■ ASSIGNMENT ■
Among the lines below, copy each one in which "skew" appears.

━━━ EXERCISE MATERIALS

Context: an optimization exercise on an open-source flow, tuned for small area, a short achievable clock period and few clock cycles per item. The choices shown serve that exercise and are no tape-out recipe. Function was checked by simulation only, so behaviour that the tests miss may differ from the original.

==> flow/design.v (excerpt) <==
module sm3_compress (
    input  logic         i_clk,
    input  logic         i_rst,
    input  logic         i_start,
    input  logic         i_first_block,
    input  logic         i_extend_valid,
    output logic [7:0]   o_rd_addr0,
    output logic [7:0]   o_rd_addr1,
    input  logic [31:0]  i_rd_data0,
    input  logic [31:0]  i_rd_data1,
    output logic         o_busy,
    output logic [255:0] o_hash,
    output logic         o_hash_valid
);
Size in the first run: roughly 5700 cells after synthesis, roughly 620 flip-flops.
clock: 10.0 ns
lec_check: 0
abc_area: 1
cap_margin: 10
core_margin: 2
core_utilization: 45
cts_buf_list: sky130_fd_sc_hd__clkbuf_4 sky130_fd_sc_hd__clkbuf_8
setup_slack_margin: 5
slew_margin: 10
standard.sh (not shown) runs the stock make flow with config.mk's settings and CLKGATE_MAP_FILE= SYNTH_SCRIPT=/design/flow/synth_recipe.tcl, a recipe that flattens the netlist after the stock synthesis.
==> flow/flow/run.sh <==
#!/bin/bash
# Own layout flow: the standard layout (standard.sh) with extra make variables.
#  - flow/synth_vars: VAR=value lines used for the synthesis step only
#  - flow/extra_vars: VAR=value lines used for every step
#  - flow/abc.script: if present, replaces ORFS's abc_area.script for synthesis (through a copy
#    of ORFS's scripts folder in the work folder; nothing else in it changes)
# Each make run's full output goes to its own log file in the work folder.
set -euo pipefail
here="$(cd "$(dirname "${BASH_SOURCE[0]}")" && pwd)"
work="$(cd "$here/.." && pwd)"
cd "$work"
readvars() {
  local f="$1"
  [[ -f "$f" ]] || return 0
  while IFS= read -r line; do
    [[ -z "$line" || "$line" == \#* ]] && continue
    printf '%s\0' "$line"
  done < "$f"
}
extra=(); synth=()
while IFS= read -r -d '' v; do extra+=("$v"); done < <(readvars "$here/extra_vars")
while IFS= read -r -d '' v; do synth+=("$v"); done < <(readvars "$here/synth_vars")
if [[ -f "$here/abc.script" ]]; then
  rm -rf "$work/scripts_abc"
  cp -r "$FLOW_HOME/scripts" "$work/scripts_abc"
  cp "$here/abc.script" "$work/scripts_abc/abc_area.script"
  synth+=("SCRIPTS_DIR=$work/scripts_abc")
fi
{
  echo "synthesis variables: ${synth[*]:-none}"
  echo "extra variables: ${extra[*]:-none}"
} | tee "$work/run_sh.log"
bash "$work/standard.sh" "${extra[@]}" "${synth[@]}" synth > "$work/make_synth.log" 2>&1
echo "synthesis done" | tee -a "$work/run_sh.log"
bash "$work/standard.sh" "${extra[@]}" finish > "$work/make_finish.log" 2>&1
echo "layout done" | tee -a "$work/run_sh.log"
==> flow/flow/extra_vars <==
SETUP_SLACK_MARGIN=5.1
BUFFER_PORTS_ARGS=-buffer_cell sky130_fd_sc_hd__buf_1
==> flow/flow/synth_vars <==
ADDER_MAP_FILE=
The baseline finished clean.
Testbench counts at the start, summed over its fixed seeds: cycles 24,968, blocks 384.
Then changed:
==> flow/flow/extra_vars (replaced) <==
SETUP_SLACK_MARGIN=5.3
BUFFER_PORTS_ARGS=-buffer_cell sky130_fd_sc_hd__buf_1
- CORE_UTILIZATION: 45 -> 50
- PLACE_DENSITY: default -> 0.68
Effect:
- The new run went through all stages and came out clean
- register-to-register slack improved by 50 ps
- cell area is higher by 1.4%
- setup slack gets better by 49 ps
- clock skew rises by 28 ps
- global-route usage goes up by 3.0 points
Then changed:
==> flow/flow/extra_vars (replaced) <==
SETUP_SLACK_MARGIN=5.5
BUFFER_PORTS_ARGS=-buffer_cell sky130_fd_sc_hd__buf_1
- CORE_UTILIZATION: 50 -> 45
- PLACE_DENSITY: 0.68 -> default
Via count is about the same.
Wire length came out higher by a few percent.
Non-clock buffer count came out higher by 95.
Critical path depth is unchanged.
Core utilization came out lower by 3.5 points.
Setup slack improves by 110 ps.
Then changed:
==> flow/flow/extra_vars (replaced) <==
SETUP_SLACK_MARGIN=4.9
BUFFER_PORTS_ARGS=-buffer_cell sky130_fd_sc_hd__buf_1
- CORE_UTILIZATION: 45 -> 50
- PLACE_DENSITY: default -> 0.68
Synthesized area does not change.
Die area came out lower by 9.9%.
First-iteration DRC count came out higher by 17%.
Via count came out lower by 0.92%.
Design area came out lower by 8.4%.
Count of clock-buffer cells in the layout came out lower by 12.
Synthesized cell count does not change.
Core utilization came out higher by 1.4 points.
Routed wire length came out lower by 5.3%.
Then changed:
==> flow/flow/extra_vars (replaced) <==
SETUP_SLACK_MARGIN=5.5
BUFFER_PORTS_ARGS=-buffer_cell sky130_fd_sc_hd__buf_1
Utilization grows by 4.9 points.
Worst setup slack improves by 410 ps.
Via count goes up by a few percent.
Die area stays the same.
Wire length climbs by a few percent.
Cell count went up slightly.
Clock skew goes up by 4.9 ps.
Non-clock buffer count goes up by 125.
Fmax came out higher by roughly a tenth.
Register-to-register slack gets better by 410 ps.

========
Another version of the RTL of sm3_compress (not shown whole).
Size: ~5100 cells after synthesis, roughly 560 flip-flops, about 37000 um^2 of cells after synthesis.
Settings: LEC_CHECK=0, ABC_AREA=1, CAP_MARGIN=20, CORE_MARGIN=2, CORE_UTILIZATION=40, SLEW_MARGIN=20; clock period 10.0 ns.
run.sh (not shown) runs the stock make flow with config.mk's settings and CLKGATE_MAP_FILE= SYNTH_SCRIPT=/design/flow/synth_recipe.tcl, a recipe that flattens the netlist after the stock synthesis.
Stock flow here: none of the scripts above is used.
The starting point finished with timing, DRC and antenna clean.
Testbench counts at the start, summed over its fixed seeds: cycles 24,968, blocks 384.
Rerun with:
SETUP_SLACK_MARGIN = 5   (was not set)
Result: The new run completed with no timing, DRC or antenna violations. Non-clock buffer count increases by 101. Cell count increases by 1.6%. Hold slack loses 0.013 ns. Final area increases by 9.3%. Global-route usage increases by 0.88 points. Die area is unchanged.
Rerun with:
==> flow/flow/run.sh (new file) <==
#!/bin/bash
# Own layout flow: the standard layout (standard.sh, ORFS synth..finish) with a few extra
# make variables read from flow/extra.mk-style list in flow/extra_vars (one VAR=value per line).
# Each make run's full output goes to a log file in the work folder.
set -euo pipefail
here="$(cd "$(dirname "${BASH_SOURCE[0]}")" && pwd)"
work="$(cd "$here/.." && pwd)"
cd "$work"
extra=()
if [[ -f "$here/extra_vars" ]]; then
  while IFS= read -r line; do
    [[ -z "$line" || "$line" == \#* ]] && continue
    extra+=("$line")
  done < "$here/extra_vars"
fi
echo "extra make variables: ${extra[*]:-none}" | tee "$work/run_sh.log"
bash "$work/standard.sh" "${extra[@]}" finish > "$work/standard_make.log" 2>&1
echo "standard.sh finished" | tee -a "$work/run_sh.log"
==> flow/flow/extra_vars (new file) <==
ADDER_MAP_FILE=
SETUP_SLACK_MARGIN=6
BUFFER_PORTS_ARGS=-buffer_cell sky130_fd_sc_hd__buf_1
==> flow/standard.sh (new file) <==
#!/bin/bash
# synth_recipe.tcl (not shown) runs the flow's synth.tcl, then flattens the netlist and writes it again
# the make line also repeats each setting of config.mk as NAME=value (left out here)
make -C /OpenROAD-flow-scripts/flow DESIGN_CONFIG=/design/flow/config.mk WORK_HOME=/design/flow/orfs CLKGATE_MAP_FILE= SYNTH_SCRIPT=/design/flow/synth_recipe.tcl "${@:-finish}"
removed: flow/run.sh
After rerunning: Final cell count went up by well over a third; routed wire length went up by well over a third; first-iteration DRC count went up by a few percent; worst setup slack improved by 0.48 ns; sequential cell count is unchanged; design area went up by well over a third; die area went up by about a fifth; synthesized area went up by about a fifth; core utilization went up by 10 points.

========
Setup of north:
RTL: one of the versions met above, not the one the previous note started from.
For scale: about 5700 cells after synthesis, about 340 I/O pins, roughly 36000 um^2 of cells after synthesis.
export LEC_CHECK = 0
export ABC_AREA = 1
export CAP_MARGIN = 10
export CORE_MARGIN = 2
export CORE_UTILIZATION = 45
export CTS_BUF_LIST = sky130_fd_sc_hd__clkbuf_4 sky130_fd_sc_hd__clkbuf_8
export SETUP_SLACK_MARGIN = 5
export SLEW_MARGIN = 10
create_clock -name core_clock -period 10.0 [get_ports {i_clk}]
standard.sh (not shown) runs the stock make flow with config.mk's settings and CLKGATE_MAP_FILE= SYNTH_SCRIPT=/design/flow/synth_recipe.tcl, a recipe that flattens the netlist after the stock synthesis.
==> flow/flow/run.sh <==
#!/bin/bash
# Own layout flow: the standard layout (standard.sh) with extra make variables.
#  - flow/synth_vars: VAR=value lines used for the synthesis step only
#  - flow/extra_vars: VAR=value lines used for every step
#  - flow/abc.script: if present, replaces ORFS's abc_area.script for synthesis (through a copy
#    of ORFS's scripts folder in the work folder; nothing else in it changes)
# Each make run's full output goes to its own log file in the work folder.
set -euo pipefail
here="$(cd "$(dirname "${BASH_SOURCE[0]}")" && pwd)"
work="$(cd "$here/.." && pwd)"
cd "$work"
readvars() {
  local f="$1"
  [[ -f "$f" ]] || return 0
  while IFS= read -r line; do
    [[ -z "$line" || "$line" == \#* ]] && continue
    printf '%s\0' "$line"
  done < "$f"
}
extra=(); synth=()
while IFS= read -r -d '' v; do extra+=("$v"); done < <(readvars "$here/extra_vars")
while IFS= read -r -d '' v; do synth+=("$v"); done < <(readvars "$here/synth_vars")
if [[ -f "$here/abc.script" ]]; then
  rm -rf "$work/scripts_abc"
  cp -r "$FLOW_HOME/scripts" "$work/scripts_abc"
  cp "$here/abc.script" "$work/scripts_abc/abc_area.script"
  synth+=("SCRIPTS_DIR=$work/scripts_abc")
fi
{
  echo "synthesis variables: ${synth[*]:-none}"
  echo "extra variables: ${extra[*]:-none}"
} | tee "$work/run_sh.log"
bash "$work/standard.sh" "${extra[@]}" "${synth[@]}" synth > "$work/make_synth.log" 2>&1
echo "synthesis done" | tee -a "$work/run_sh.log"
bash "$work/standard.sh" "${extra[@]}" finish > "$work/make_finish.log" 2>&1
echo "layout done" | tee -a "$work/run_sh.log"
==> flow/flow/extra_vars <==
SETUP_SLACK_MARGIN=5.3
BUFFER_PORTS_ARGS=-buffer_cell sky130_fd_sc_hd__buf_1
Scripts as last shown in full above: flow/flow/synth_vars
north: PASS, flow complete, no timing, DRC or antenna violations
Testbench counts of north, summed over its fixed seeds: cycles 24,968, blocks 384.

━━━━━━
━━━ EXERCISE MATERIALS

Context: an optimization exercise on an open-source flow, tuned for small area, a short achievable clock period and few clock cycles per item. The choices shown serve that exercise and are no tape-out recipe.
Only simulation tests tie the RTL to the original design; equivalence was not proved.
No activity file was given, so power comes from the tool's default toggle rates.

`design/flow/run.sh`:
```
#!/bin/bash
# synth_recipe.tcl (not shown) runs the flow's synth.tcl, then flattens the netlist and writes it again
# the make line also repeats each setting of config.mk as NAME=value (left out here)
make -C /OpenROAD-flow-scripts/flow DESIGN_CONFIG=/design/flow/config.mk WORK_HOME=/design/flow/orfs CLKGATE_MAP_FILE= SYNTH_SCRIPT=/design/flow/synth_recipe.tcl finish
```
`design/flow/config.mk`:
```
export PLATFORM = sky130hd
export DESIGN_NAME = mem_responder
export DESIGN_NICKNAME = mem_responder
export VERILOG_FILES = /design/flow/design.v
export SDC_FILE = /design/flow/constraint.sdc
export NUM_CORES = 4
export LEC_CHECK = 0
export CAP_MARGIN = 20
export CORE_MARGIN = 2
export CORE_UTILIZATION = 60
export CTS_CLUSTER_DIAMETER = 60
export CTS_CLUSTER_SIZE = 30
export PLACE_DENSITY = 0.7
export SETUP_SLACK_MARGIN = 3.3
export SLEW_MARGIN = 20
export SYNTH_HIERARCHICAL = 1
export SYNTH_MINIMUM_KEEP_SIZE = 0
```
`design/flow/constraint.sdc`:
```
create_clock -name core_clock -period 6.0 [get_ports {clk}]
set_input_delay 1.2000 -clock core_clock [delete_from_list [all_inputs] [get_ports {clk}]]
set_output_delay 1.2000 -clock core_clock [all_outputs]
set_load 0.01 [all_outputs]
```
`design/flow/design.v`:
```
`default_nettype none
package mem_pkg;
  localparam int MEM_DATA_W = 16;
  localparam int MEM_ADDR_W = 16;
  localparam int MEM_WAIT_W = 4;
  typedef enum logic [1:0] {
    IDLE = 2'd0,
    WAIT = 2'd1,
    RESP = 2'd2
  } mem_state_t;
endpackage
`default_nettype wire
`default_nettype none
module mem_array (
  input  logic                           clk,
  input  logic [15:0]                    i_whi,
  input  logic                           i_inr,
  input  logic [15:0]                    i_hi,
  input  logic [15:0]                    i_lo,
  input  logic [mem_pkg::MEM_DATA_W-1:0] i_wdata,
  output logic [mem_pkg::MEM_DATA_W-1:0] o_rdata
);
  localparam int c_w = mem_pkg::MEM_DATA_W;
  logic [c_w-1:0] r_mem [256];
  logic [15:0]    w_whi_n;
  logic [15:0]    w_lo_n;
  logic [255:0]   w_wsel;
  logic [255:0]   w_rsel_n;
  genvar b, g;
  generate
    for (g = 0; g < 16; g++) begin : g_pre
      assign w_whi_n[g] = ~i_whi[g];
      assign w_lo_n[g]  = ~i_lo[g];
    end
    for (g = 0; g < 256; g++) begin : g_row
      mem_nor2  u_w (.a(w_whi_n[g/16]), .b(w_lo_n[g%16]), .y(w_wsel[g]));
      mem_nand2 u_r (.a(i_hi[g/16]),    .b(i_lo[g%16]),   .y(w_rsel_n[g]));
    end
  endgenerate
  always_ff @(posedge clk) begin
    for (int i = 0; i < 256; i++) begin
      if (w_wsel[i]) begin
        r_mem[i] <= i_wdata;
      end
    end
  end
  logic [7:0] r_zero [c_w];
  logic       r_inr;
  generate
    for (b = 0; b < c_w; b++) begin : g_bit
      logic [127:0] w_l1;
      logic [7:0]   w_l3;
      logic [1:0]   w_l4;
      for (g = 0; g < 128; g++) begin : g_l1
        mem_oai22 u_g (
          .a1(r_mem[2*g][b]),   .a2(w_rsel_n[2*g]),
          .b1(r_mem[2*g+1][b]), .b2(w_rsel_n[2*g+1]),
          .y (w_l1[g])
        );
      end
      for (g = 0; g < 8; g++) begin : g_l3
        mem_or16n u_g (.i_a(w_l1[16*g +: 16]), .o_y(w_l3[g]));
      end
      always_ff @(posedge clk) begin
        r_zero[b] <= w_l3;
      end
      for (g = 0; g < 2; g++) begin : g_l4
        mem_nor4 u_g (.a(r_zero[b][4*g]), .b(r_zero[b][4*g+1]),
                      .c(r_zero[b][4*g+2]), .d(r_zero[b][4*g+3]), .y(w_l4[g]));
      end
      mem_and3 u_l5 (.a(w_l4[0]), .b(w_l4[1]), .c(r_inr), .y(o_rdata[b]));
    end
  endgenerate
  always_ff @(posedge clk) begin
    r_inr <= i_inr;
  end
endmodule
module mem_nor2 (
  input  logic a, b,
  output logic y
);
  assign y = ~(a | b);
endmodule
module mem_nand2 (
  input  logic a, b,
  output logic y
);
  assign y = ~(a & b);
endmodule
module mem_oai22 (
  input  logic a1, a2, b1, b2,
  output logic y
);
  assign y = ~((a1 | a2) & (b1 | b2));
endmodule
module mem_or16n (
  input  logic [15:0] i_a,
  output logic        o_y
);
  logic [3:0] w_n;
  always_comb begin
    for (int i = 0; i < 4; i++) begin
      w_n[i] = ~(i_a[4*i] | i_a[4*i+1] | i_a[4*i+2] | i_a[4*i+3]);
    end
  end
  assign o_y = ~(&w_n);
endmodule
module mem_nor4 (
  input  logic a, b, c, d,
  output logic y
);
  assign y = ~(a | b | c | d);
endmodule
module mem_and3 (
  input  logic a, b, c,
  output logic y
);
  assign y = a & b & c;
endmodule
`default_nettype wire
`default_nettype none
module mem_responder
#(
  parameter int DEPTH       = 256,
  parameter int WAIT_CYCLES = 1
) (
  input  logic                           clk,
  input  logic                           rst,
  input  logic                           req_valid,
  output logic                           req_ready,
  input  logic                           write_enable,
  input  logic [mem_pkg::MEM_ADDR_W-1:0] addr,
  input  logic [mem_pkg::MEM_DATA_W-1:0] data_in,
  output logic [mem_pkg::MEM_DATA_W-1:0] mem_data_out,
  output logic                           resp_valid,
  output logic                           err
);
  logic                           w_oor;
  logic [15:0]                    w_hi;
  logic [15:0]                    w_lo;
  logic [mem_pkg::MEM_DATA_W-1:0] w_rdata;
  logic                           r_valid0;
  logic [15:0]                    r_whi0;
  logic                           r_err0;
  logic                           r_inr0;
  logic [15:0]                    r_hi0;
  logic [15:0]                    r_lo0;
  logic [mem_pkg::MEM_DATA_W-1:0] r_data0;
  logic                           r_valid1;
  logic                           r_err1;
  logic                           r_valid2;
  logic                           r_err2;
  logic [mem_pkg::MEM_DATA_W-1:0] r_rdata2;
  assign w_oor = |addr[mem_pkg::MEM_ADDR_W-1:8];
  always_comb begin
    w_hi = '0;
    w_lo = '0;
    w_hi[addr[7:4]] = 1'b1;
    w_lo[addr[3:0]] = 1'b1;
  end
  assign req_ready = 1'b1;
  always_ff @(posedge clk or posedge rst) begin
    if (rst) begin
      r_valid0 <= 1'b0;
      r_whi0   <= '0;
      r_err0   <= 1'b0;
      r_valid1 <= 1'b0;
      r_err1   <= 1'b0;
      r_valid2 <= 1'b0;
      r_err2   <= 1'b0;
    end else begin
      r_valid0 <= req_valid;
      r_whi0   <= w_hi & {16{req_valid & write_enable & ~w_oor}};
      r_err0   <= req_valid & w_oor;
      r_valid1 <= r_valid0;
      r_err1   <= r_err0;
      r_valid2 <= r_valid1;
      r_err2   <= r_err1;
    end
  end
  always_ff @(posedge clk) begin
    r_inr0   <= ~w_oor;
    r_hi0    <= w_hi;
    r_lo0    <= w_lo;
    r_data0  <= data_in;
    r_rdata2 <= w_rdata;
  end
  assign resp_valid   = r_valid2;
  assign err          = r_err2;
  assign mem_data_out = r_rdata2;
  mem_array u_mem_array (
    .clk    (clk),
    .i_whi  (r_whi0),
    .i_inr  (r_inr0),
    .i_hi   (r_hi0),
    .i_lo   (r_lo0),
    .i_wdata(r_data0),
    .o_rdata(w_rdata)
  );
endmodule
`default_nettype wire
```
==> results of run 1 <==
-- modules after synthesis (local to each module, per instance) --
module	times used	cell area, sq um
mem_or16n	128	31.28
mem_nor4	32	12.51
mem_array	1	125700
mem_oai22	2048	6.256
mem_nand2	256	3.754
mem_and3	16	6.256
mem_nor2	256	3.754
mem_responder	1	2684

━━━━━━

■ SOLUTION TO THIS TASK ■
- clock skew rises by 28 ps
Clock skew goes up by 4.9 ps.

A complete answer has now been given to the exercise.